|
|
Typically the fastest piece of memory on a CPU is internal flip-flops and buffers. These are not generally accessible to the programmer. Next fastest is the architecture registers. These are the registers that are accessible to the programmer (if he is programming in assembler). Next there is usually at least one cache between those registers and main memory (RAM); often there are two caches, one on-chip (on the same piece of silicon as the rest of the CPU) and one off-chip. When there is more than one cache they are usually called level-1 (for the one nearest the CPU), level-2, level-3 and so on.
The level-1 cache might be between 32 kibibits and 512 kibibits, say. In a 32 bit architecture that would be between 1024 and 16384 words (each word being 32 bits).
For example, an Intel 80486 has an 8-KB on-chip cache, and most Pentiums have a 16-KB on-chip level one cache that consists of an 8-KB instruction cache and an 8-KB data cache.
In general, a given instruction will require the CPU to fetch between one and two words of information, including the instruction itself and any data it may read from or write to main memory. If the required word is not in L1 cache, it is a "cache miss", and the word must be fetched from lower memory before the instruction can continue. Because of the difference in speed between the CPU and main memory, a cache miss can result in a relatively long delay. Much of the effort in cache design, then, is to first reduce the chance of a cache miss, and, second, to reduce the penalty incurred by a miss.

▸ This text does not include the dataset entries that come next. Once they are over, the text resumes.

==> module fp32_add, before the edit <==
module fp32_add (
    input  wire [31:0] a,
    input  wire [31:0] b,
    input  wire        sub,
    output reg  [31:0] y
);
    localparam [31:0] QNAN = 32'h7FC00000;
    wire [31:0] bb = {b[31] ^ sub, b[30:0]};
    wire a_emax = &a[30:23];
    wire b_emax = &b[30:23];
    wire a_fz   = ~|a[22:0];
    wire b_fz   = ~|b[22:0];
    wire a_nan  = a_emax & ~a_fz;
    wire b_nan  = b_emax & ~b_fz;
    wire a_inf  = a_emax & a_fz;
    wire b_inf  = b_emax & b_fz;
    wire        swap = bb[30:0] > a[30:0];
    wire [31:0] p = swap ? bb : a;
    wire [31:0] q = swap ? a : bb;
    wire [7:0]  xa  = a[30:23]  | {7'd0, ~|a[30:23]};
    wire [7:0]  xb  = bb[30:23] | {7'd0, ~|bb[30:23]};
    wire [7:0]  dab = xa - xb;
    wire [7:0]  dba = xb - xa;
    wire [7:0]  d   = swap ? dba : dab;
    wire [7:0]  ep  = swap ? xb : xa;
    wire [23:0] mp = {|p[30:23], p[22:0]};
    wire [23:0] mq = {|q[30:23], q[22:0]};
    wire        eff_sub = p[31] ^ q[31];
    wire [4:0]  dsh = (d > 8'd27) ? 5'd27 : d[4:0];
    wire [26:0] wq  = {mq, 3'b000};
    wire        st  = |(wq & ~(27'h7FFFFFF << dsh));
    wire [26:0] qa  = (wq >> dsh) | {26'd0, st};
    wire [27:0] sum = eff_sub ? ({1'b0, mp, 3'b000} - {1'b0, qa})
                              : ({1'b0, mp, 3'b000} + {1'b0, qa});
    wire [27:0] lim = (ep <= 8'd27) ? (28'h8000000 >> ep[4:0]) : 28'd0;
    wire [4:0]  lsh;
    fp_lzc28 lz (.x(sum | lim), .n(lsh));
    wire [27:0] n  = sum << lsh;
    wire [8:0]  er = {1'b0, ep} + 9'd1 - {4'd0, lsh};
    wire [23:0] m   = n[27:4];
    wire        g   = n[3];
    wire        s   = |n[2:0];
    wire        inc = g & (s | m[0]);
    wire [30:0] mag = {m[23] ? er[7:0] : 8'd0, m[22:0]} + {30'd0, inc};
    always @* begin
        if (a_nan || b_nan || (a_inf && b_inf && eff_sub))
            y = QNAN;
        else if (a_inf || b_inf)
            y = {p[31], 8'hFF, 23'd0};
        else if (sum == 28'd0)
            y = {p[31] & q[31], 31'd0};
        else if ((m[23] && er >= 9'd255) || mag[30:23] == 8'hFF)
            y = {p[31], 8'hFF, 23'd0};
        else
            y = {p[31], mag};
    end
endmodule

A cache will usually arrange data in "lines" (sometimes also called blocks), a line is a contiguous sequence of words starting at an address that is a multiple of the line size. A line might be 8 words say. So we might have 1024 lines in our cache. A "line" in main memory when accessed will end up as a line in the cache. Usually a cache will transfer data to and from memory in chunks of a whole line, this is more efficient than transferring each word individually. This is both a source of efficiency and inefficiency: if we end up accessing all of the data in a line then bring the line into cache all at once will have been more efficient than bring each word into the cache; on the other hand, if we only access one word from the line then we paid the cost of having to bring the whole line in which will be slower. This inefficiency can be reduced if the requested or "critical" word is the first to be retrieved, though this approach requires more difficult design and hardware.